(GIVEN DATA):
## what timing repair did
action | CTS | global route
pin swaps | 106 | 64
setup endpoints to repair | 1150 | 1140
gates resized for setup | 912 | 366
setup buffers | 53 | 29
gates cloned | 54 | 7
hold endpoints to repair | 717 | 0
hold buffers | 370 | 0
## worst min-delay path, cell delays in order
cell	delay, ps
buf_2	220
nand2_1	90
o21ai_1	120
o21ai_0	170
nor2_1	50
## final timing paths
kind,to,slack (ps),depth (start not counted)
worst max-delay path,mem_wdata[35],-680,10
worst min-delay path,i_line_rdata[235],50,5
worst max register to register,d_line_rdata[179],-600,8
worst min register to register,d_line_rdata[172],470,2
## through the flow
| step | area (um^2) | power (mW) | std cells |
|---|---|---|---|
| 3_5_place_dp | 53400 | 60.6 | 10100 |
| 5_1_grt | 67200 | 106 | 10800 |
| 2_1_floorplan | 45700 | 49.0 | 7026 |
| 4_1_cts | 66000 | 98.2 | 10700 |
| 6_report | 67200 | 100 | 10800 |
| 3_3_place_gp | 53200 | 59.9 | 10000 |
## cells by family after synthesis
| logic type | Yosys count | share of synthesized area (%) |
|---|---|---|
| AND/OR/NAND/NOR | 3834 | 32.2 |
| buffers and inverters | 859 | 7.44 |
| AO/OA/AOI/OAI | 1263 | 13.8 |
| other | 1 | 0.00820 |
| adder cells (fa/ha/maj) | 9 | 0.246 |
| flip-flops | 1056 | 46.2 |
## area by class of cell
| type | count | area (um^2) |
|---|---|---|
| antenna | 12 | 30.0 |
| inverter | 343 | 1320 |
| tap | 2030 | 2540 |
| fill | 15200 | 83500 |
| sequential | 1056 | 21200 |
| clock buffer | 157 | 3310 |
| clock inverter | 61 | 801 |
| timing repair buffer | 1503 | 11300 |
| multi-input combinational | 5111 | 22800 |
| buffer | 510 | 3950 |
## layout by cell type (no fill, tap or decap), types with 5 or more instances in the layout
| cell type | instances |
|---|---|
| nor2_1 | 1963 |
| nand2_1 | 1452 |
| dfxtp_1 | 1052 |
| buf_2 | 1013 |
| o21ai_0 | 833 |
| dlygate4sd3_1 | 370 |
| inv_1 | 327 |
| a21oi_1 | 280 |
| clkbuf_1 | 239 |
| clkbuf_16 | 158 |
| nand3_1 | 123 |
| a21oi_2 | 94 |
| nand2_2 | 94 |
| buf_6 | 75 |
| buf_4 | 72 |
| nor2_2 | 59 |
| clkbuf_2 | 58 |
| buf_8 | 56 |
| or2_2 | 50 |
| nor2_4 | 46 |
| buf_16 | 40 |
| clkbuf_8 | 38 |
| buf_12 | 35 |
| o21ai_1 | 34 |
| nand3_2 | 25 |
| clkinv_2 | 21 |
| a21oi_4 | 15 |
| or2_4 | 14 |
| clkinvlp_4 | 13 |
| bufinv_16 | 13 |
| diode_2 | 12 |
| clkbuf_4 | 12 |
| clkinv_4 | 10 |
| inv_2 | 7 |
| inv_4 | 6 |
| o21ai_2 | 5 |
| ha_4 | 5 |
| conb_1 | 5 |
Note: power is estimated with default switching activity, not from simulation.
## src/rtl/ll_fresp_wb_receiver_if.sv

```systemverilog
// Long-latency FP response channel (ll_fresp) from IntToFP-capable ALU execute units.
// The master drives a response and its payload; the slave (receiver) returns ready.
interface ll_fresp_wb_receiver_if;
  logic        valid;
  logic        ready;
  logic [19:0] bits_uop_br_mask;
  logic [6:0]  bits_uop_rob_idx;
  logic [6:0]  bits_uop_pdst;
  logic [64:0] bits_data;
  logic        bits_predicated;
  logic        bits_fflags_valid;
  logic [4:0]  bits_fflags_bits_flags;

  modport master (
    output valid,
    output bits_uop_br_mask,
    output bits_uop_rob_idx,
    output bits_uop_pdst,
    output bits_data,
    output bits_predicated,
    output bits_fflags_valid,
    output bits_fflags_bits_flags,
    input  ready
  );

  modport slave (
    input  valid,
    input  bits_uop_br_mask,
    input  bits_uop_rob_idx,
    input  bits_uop_pdst,
    input  bits_data,
    input  bits_predicated,
    input  bits_fflags_valid,
    input  bits_fflags_bits_flags,
    output ready
  );
endinterface

```

## src/rtl/ll_fresp_wb_receiver.sv

```systemverilog
// Buffers ll_fresp responses, applies branch kill/resolve and flush, and writes back in free FP write-port cycles.
// Optional LL_FRESP_WB_PERF_EN adds saturating killed-entry and stall-cycle counters.
module ll_fresp_wb_receiver #(
  parameter int unsigned DEPTH        = 2,
  parameter int unsigned STARVE_LIMIT = 4
) (
  input  logic                     clock,
  input  logic                     reset,
  ll_fresp_wb_receiver_if.slave    io_ll_fresp,
  input  logic [19:0]              io_brupdate_b1_resolve_mask,
  input  logic [19:0]              io_brupdate_b1_mispredict_mask,
  input  logic                     io_flush,
  input  logic                     io_fpu_wb_busy,
  output logic                     io_fpu_stall_req,
  output logic                     io_wb_valid,
  output logic [6:0]               io_wb_pdst,
  output logic [64:0]              io_wb_data,
  output logic                     io_complete_valid,
  output logic [6:0]               io_complete_rob_idx,
  output logic                     io_fflags_valid,
  output logic [4:0]               io_fflags_flags,
  output logic                     io_empty
`ifdef LL_FRESP_WB_PERF_EN
  ,
  output logic [15:0]              io_perf_killed_cnt,
  output logic [15:0]              io_perf_stall_cycles
`endif
);
  localparam int unsigned AW = $clog2(DEPTH);
  localparam int unsigned PW = AW + 1;
  localparam int unsigned CW = ($clog2(STARVE_LIMIT + 1) > 3) ? $clog2(STARVE_LIMIT + 1) : 3;
  localparam logic [CW-1:0] STARVE_MAX = '1;

  logic [DEPTH-1:0] ent_valid;
  logic [19:0]      ent_mask  [DEPTH];
  logic [6:0]       ent_rob   [DEPTH];
  logic [6:0]       ent_pdst  [DEPTH];
  logic [64:0]      ent_data  [DEPTH];
  logic [4:0]       ent_flags [DEPTH];
  logic [DEPTH-1:0] ent_pred;
  logic [DEPTH-1:0] ent_fv;

  logic [PW-1:0] head;
  logic [PW-1:0] tail;
  logic [PW-1:0] count;
  logic [AW-1:0] head_idx;
  logic [AW-1:0] tail_idx;
  logic          has_head;
  logic          head_kill;
  logic          head_live;
  logic          pop_out;
  logic          pop;
  logic          enq_fire;
  logic          enq;
  logic [CW-1:0] starve;

  // A head being killed this cycle is treated as already dead and retires silently.
  always_comb begin
    count     = tail - head;
    head_idx  = head[AW-1:0];
    tail_idx  = tail[AW-1:0];
    has_head  = (count != '0);
    head_kill = |(ent_mask[head_idx] & io_brupdate_b1_mispredict_mask);
    head_live = has_head & ent_valid[head_idx] & ~head_kill;
    pop_out   = head_live & ~io_fpu_wb_busy & ~io_flush;
    pop       = pop_out | (has_head & ~head_live & ~io_flush);
    enq_fire  = io_ll_fresp.valid & (count != PW'(DEPTH));
    enq       = enq_fire & ~io_flush
              & ~|(io_ll_fresp.bits_uop_br_mask & io_brupdate_b1_mispredict_mask);
  end

  always_comb io_ll_fresp.ready = (count != PW'(DEPTH));

  always_ff @(posedge clock) begin
    if (reset || io_flush) begin
      ent_valid <= '0;
    end else begin
      for (int unsigned i = 0; i < DEPTH; i++) begin
        if (|(ent_mask[AW'(i)] & io_brupdate_b1_mispredict_mask)) begin
          ent_valid[AW'(i)] <= 1'b0;
        end else begin
          ent_mask[AW'(i)] <= ent_mask[AW'(i)] & ~io_brupdate_b1_resolve_mask;
        end
      end
      if (pop) begin
        ent_valid[head_idx] <= 1'b0;
      end
      if (enq) begin
        ent_valid[tail_idx] <= 1'b1;
        ent_mask[tail_idx]  <= io_ll_fresp.bits_uop_br_mask & ~io_brupdate_b1_resolve_mask;
        ent_rob[tail_idx]   <= io_ll_fresp.bits_uop_rob_idx;
        ent_pdst[tail_idx]  <= io_ll_fresp.bits_uop_pdst;
        ent_data[tail_idx]  <= io_ll_fresp.bits_data;
        ent_pred[tail_idx]  <= io_ll_fresp.bits_predicated;
        ent_fv[tail_idx]    <= io_ll_fresp.bits_fflags_valid;
        ent_flags[tail_idx] <= io_ll_fresp.bits_fflags_bits_flags;
      end
    end
  end

  always_ff @(posedge clock) begin
    if (reset || io_flush) begin
      head <= '0;
      tail <= '0;
    end else begin
      if (enq) tail <= tail + PW'(1);
      if (pop) head <= head + PW'(1);
    end
  end

  always_ff @(posedge clock) begin
    if (reset) begin
      io_wb_valid         <= 1'b0;
      io_complete_valid   <= 1'b0;
      io_fflags_valid     <= 1'b0;
      io_wb_pdst          <= '0;
      io_wb_data          <= '0;
      io_complete_rob_idx <= '0;
      io_fflags_flags     <= '0;
    end else begin
      io_wb_valid       <= pop_out & ~ent_pred[head_idx];
      io_complete_valid <= pop_out;
      io_fflags_valid   <= pop_out & ent_fv[head_idx];
      if (pop_out) begin
        io_wb_pdst          <= ent_pdst[head_idx];
        io_wb_data          <= ent_data[head_idx];
        io_complete_rob_idx <= ent_rob[head_idx];
        io_fflags_flags     <= ent_flags[head_idx];
      end
    end
  end

  always_ff @(posedge clock) begin
    if (reset || io_flush || pop || !has_head) begin
      starve <= '0;
    end else if (head_live && io_fpu_wb_busy && starve != STARVE_MAX) begin
      starve <= starve + CW'(1);
    end
  end

  always_comb begin
    io_fpu_stall_req = (starve >= CW'(STARVE_LIMIT));
    io_empty         = (count == '0) & ~io_wb_valid & ~io_complete_valid;
  end

`ifdef LL_FRESP_WB_PERF_EN
  logic [16:0] killed_sum;

  // Counts stored entries lost to mispredict/flush plus dropped enqueues.
  always_comb begin
    killed_sum = {1'b0, io_perf_killed_cnt};
    for (int unsigned i = 0; i < DEPTH; i++) begin
      if (ent_valid[AW'(i)] &&
          (io_flush || |(ent_mask[AW'(i)] & io_brupdate_b1_mispredict_mask))) begin
        killed_sum = killed_sum + 17'd1;
      end
    end
    if (enq_fire && !enq) begin
      killed_sum = killed_sum + 17'd1;
    end
  end

  always_ff @(posedge clock) begin
    if (reset) begin
      io_perf_killed_cnt   <= '0;
      io_perf_stall_cycles <= '0;
    end else begin
      io_perf_killed_cnt <= killed_sum[16] ? '1 : killed_sum[15:0];
      if (io_fpu_stall_req && io_perf_stall_cycles != '1) begin
        io_perf_stall_cycles <= io_perf_stall_cycles + 16'd1;
      end
    end
  end
`endif

endmodule

```

## src/flat_wrapper.sv

```systemverilog
// flat-port wrapper written by rule: the top's interface ports become plain ports
module ll_fresp_wb_receiver_flat 
#(
  parameter int unsigned DEPTH        = 2,
  parameter int unsigned STARVE_LIMIT = 4
)
  (clock, reset, io_brupdate_b1_resolve_mask, io_brupdate_b1_mispredict_mask, io_flush, io_fpu_wb_busy, io_fpu_stall_req, io_wb_valid, io_wb_pdst, io_wb_data, io_complete_valid, io_complete_rob_idx, io_fflags_valid, io_fflags_flags, io_empty, io_ll_fresp_valid, io_ll_fresp_bits_uop_br_mask, io_ll_fresp_bits_uop_rob_idx, io_ll_fresp_bits_uop_pdst, io_ll_fresp_bits_data, io_ll_fresp_bits_predicated, io_ll_fresp_bits_fflags_valid, io_ll_fresp_bits_fflags_bits_flags, io_ll_fresp_ready);
  ll_fresp_wb_receiver_if io_ll_fresp_i ();
  input  logic clock;
  input  logic reset;
  input  logic [19:0] io_brupdate_b1_resolve_mask;
  input  logic [19:0] io_brupdate_b1_mispredict_mask;
  input  logic io_flush;
  input  logic io_fpu_wb_busy;
  output logic io_fpu_stall_req;
  output logic io_wb_valid;
  output logic [6:0] io_wb_pdst;
  output logic [64:0] io_wb_data;
  output logic io_complete_valid;
  output logic [6:0] io_complete_rob_idx;
  output logic io_fflags_valid;
  output logic [4:0] io_fflags_flags;
  output logic io_empty;
  input wire logic [$bits(io_ll_fresp_i.valid)-1:0] io_ll_fresp_valid;
  input wire logic [$bits(io_ll_fresp_i.bits_uop_br_mask)-1:0] io_ll_fresp_bits_uop_br_mask;
  input wire logic [$bits(io_ll_fresp_i.bits_uop_rob_idx)-1:0] io_ll_fresp_bits_uop_rob_idx;
  input wire logic [$bits(io_ll_fresp_i.bits_uop_pdst)-1:0] io_ll_fresp_bits_uop_pdst;
  input wire logic [$bits(io_ll_fresp_i.bits_data)-1:0] io_ll_fresp_bits_data;
  input wire logic [$bits(io_ll_fresp_i.bits_predicated)-1:0] io_ll_fresp_bits_predicated;
  input wire logic [$bits(io_ll_fresp_i.bits_fflags_valid)-1:0] io_ll_fresp_bits_fflags_valid;
  input wire logic [$bits(io_ll_fresp_i.bits_fflags_bits_flags)-1:0] io_ll_fresp_bits_fflags_bits_flags;
  output wire logic [$bits(io_ll_fresp_i.ready)-1:0] io_ll_fresp_ready;
  assign io_ll_fresp_i.valid = io_ll_fresp_valid;
  assign io_ll_fresp_i.bits_uop_br_mask = io_ll_fresp_bits_uop_br_mask;
  assign io_ll_fresp_i.bits_uop_rob_idx = io_ll_fresp_bits_uop_rob_idx;
  assign io_ll_fresp_i.bits_uop_pdst = io_ll_fresp_bits_uop_pdst;
  assign io_ll_fresp_i.bits_data = io_ll_fresp_bits_data;
  assign io_ll_fresp_i.bits_predicated = io_ll_fresp_bits_predicated;
  assign io_ll_fresp_i.bits_fflags_valid = io_ll_fresp_bits_fflags_valid;
  assign io_ll_fresp_i.bits_fflags_bits_flags = io_ll_fresp_bits_fflags_bits_flags;
  assign io_ll_fresp_ready = io_ll_fresp_i.ready;
  ll_fresp_wb_receiver #(.DEPTH(DEPTH), .STARVE_LIMIT(STARVE_LIMIT)) u_core (.clock(clock), .reset(reset), .io_ll_fresp(io_ll_fresp_i), .io_brupdate_b1_resolve_mask(io_brupdate_b1_resolve_mask), .io_brupdate_b1_mispredict_mask(io_brupdate_b1_mispredict_mask), .io_flush(io_flush), .io_fpu_wb_busy(io_fpu_wb_busy), .io_fpu_stall_req(io_fpu_stall_req), .io_wb_valid(io_wb_valid), .io_wb_pdst(io_wb_pdst), .io_wb_data(io_wb_data), .io_complete_valid(io_complete_valid), .io_complete_rob_idx(io_complete_rob_idx), .io_fflags_valid(io_fflags_valid), .io_fflags_flags(io_fflags_flags), .io_empty(io_empty));
endmodule
```
==> config.mk <==
export PLATFORM = sky130hd
export DESIGN_NAME = seq_comp_cascade
export DESIGN_NICKNAME = d
export VERILOG_FILES = /design/src/rtl/seq_comp_cascade.sv
export SDC_FILE = /design/constraint.sdc
export NUM_CORES = 1
export LEC_CHECK = 0
export CAP_MARGIN = 30
export CORE_ASPECT_RATIO = 0.7
export CORE_MARGIN = 3
export CORE_UTILIZATION = 35
export CTS_CLUSTER_DIAMETER = 100
export DETAILED_ROUTE_END_ITERATION = 10
export HOLD_SLACK_MARGIN = 0.05
export PLACE_DENSITY_LB_ADDON = 0.2
export SLEW_MARGIN = 20
export SYNTH_ARGS = -nofsm -noshare
export SYNTH_HDL_FRONTEND = slang
export SYNTH_SLANG_ARGS = --single-unit
==> constraint.sdc <==
create_clock -name clock -period 1.7 [get_ports clock]
set_input_delay 0.34 -clock clock [delete_from_list [all_inputs] [get_ports clock]]
set_output_delay 0.34 -clock clock [all_outputs]
set_load 0.02 [all_outputs]
<file path="src/rtl/snake_pkg.sv">
// snake_pkg: shared encodings, grid geometry and reset constants for snake_ctrl.
package snake_pkg;

  typedef enum logic [1:0] {
    OBJ_NONE = 2'b00,
    OBJ_HEAD = 2'b01,
    OBJ_BODY = 2'b10
  } obj_e;

  typedef enum logic [1:0] {
    DIR_UP    = 2'd0,
    DIR_DOWN  = 2'd1,
    DIR_LEFT  = 2'd2,
    DIR_RIGHT = 2'd3
  } dir_e;

  typedef enum logic [2:0] {
    ST_IDLE  = 3'd0,
    ST_PLAY  = 3'd1,
    ST_MOVE  = 3'd2,
    ST_CHECK = 3'd3,
    ST_OVER  = 3'd4
  } state_e;

  // Grid cell: 40 columns fit in 6 bits, 30 rows in 5 bits.
  typedef struct packed {
    logic [5:0] x;
    logic [4:0] y;
  } cell_t;

  localparam int GRID_W = 40;
  localparam int GRID_H = 30;

  localparam logic [5:0] WALL_X_LO = 6'd0;
  localparam logic [5:0] WALL_X_HI = 6'(GRID_W - 1);
  localparam logic [4:0] WALL_Y_LO = 5'd0;
  localparam logic [4:0] WALL_Y_HI = 5'(GRID_H - 1);

  localparam cell_t HEAD_INIT  = '{x: 6'd20, y: 5'd15};
  localparam cell_t SEG1_INIT  = '{x: 6'd19, y: 5'd15};
  localparam cell_t SEG2_INIT  = '{x: 6'd18, y: 5'd15};
  localparam cell_t APPLE_INIT = '{x: 6'd30, y: 5'd10};

  localparam logic [15:0] LFSR_SEED = 16'hACE1;

  // Encoding pairs opposite directions on bit 0, so reversal is a bit flip.
  function automatic dir_e dir_rev(input dir_e d);
    return dir_e'({d[1], ~d[0]});
  endfunction

endpackage

</file>
<file path="src/rtl/snake_apple_gen.sv">
// snake_apple_gen: free-running 16-bit Fibonacci LFSR folded into the
// playable interior (x 1..38, y 1..28) for apple placement.
module snake_apple_gen
  import snake_pkg::*;
(
  input  logic       clk,
  input  logic       rst_n,
  output logic [5:0] next_x,
  output logic [4:0] next_y
);

  logic [15:0] lfsr;
  logic        fb;
  logic [5:0]  rx;
  logic [4:0]  ry;

  // taps 16,14,13,11
  assign fb = lfsr[15] ^ lfsr[13] ^ lfsr[12] ^ lfsr[10];

  // LFSR advances every clock so apple placement depends on play timing
  always_ff @(posedge clk or negedge rst_n) begin
    if (!rst_n) lfsr <= LFSR_SEED;
    else        lfsr <= {lfsr[14:0], fb};
  end

  // fold raw bits into range without a divider, then skip the wall row/column
  always_comb begin
    rx = lfsr[5:0];
    if (rx >= 6'd38) rx = rx - 6'd32;
    ry = lfsr[12:8];
    if (ry >= 5'd28) ry = ry - 5'd16;
    next_x = rx + 6'd1;
    next_y = ry + 5'd1;
  end

endmodule

</file>
<file path="src/rtl/snake_ctrl.sv">
// snake_ctrl: snake game state machine, segment list and per-pixel cell lookup.
// Optional SNAKE_SPEEDUP_EN: move period shrinks with score down to TICK_MIN.
module snake_ctrl
  import snake_pkg::*;
#(
  parameter int          MAX_LEN   = 16,
  parameter int          INIT_LEN  = 3,
  parameter int unsigned TICK_DIV  = 12500000,
  parameter int unsigned TICK_STEP = 500000,
  parameter int unsigned TICK_MIN  = 3125000
) (
  input  logic       clk,
  input  logic       rst_n,
  input  logic       start,
  input  logic       key_up,
  input  logic       key_down,
  input  logic       key_left,
  input  logic       key_right,
  input  logic [9:0] pixel_x,
  input  logic [9:0] pixel_y,
  output logic [1:0] object,
  output logic [5:0] apple_x,
  output logic [4:0] apple_y,
  output logic       game_over,
  output logic [7:0] score
);

  localparam int            LW       = $clog2(MAX_LEN + 1);
  localparam logic [LW-1:0] LEN_INIT = LW'(INIT_LEN);
  localparam logic [LW-1:0] LEN_MAX  = LW'(MAX_LEN);

  state_e              state, state_nx;
  dir_e                dir, pend_dir, key_dir, ref_dir;
  cell_t [MAX_LEN-1:0] seg, seg_init;
  cell_t               apple, head_nx, pix;
  obj_e                obj_q;
  logic [LW-1:0]       len;
  logic [7:0]          score_q;
  logic [31:0]         tick, period;
  logic [MAX_LEN-1:0]  seg_vld, pix_hit, self_hit_v;
  logic [5:0]          gen_x;
  logic [4:0]          gen_y;
  logic                key_vld, restart, tick_done, wall_hit, self_hit, apple_hit, crash;
  logic [5:0]          unused_pix;

  snake_apple_gen u_apple (
    .clk    (clk),
    .rst_n  (rst_n),
    .next_x (gen_x),
    .next_y (gen_y)
  );

  assign pix        = '{x: pixel_x[9:4], y: pixel_y[8:4]};
  assign unused_pix = {pixel_x[3:0], pixel_y[9], ^pixel_y[3:0]};
  assign restart    = (state == ST_OVER) && start;
  assign tick_done  = (state == ST_PLAY) && (tick == period - 32'd1);

  // per-segment compares: live mask, pixel hit and head-vs-body collision
  for (genvar i = 0; i < MAX_LEN; i++) begin : g_seg
    assign seg_vld[i] = (i < int'(len));
    assign pix_hit[i] = seg_vld[i] && (seg[i] == pix);
    if (i == 0) begin : g_head
      assign self_hit_v[i] = 1'b0;
    end else begin : g_body
      assign self_hit_v[i] = seg_vld[i] && (seg[i] == seg[0]);
    end
  end

  assign wall_hit  = (seg[0].x == WALL_X_LO) || (seg[0].x == WALL_X_HI) ||
                     (seg[0].y == WALL_Y_LO) || (seg[0].y == WALL_Y_HI);
  assign self_hit  = |self_hit_v;
  assign crash     = wall_hit || self_hit;
  assign apple_hit = (seg[0] == apple);

  // reset layout of the segment list; tail registers park at (0,0)
  always_comb begin
    seg_init    = '0;
    seg_init[0] = HEAD_INIT;
    seg_init[1] = SEG1_INIT;
    seg_init[2] = SEG2_INIT;
  end

  // next head cell, one step in the direction being latched this MOVE
  always_comb begin
    head_nx = seg[0];
    case (pend_dir)
      DIR_UP:   head_nx.y = seg[0].y - 5'd1;
      DIR_DOWN: head_nx.y = seg[0].y + 5'd1;
      DIR_LEFT: head_nx.x = seg[0].x - 6'd1;
      default:  head_nx.x = seg[0].x + 6'd1;
    endcase
  end

  // key priority up > down > left > right
  always_comb begin
    key_vld = 1'b1;
    key_dir = DIR_RIGHT;
    if      (key_up)    key_dir = DIR_UP;
    else if (key_down)  key_dir = DIR_DOWN;
    else if (key_left)  key_dir = DIR_LEFT;
    else if (key_right) key_dir = DIR_RIGHT;
    else                key_vld = 1'b0;
  end

  // during MOVE, dir is being replaced by pend_dir, so reversal is judged against that
  assign ref_dir = (state == ST_MOVE) ? pend_dir : dir;

  // pending direction register; reversals of the travel direction are dropped
  always_ff @(posedge clk or negedge rst_n) begin
    if (!rst_n)                                     pend_dir <= DIR_RIGHT;
    else if (restart)                               pend_dir <= DIR_RIGHT;
    else if (key_vld && key_dir != dir_rev(ref_dir)) pend_dir <= key_dir;
  end

  // FSM state register
  always_ff @(posedge clk or negedge rst_n) begin
    if (!rst_n) state <= ST_IDLE;
    else        state <= state_nx;
  end

  // FSM next state
  always_comb begin
    state_nx = state;
    case (state)
      ST_IDLE:  if (start) state_nx = ST_PLAY;
      ST_PLAY:  if (tick_done) state_nx = ST_MOVE;
      ST_MOVE:  state_nx = ST_CHECK;
      ST_CHECK: state_nx = crash ? ST_OVER : ST_PLAY;
      ST_OVER:  if (start) state_nx = ST_PLAY;
      default:  state_nx = ST_IDLE;
    endcase
  end

  // game datapath: tick, segment shift, growth/score/apple on eat
  always_ff @(posedge clk or negedge rst_n) begin
    if (!rst_n) begin
      seg     <= seg_init;
      apple   <= APPLE_INIT;
      dir     <= DIR_RIGHT;
      len     <= LEN_INIT;
      score_q <= '0;
      tick    <= '0;
    end else if (restart) begin
      seg     <= seg_init;
      apple   <= APPLE_INIT;
      dir     <= DIR_RIGHT;
      len     <= LEN_INIT;
      score_q <= '0;
      tick    <= '0;
    end else begin
      if (state == ST_PLAY) tick <= tick_done ? '0 : tick + 32'd1;
      if (state == ST_MOVE) begin
        dir <= pend_dir;
        seg <= {seg[MAX_LEN-2:0], head_nx};
      end
      // growing just widens the live mask: the old tail already sits in seg[len]
      if (state == ST_CHECK && !crash && apple_hit) begin
        if (len != LEN_MAX)    len     <= len + LW'(1);
        if (score_q != 8'hFF)  score_q <= score_q + 8'd1;
        apple <= '{x: gen_x, y: gen_y};
      end
    end
  end

`ifdef SNAKE_SPEEDUP_EN
  logic [31:0] dec, period_calc;

  // max(TICK_DIV - score*TICK_STEP, TICK_MIN) without signed underflow
  always_comb begin
    dec         = 32'(score_q) * TICK_STEP;
    period_calc = (dec >= TICK_DIV - TICK_MIN) ? TICK_MIN : TICK_DIV - dec;
  end

  // period is resampled only when the tick counter wraps
  always_ff @(posedge clk or negedge rst_n) begin
    if (!rst_n)         period <= TICK_DIV;
    else if (restart)   period <= TICK_DIV;
    else if (tick_done) period <= period_calc;
  end
`else
  logic [31:0] unused_cfg;
  assign unused_cfg = TICK_STEP ^ TICK_MIN;
  assign period     = TICK_DIV;
`endif

  // cell lookup, registered one clock behind pixel_x/pixel_y; head wins over body
  always_ff @(posedge clk or negedge rst_n) begin
    if (!rst_n)                       obj_q <= OBJ_NONE;
    else if (pix_hit[0])              obj_q <= OBJ_HEAD;
    else if (|pix_hit[MAX_LEN-1:1])   obj_q <= OBJ_BODY;
    else                              obj_q <= OBJ_NONE;
  end

  assign object    = obj_q;
  assign apple_x   = apple.x;
  assign apple_y   = apple.y;
  assign game_over = (state == ST_OVER);
  assign score     = score_q;

endmodule

</file>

(WHAT YOU WILL DO): The answer is the run of lines above from the line containing "bufinv_16 | 13 |" through the line containing "conb_1 | 5 |", copied exactly and alone.

(ANSWER SPACE):
| bufinv_16 | 13 |
| diode_2 | 12 |
| clkbuf_4 | 12 |
| clkinv_4 | 10 |
| inv_2 | 7 |
| inv_4 | 6 |
| o21ai_2 | 5 |
| ha_4 | 5 |
| conb_1 | 5 |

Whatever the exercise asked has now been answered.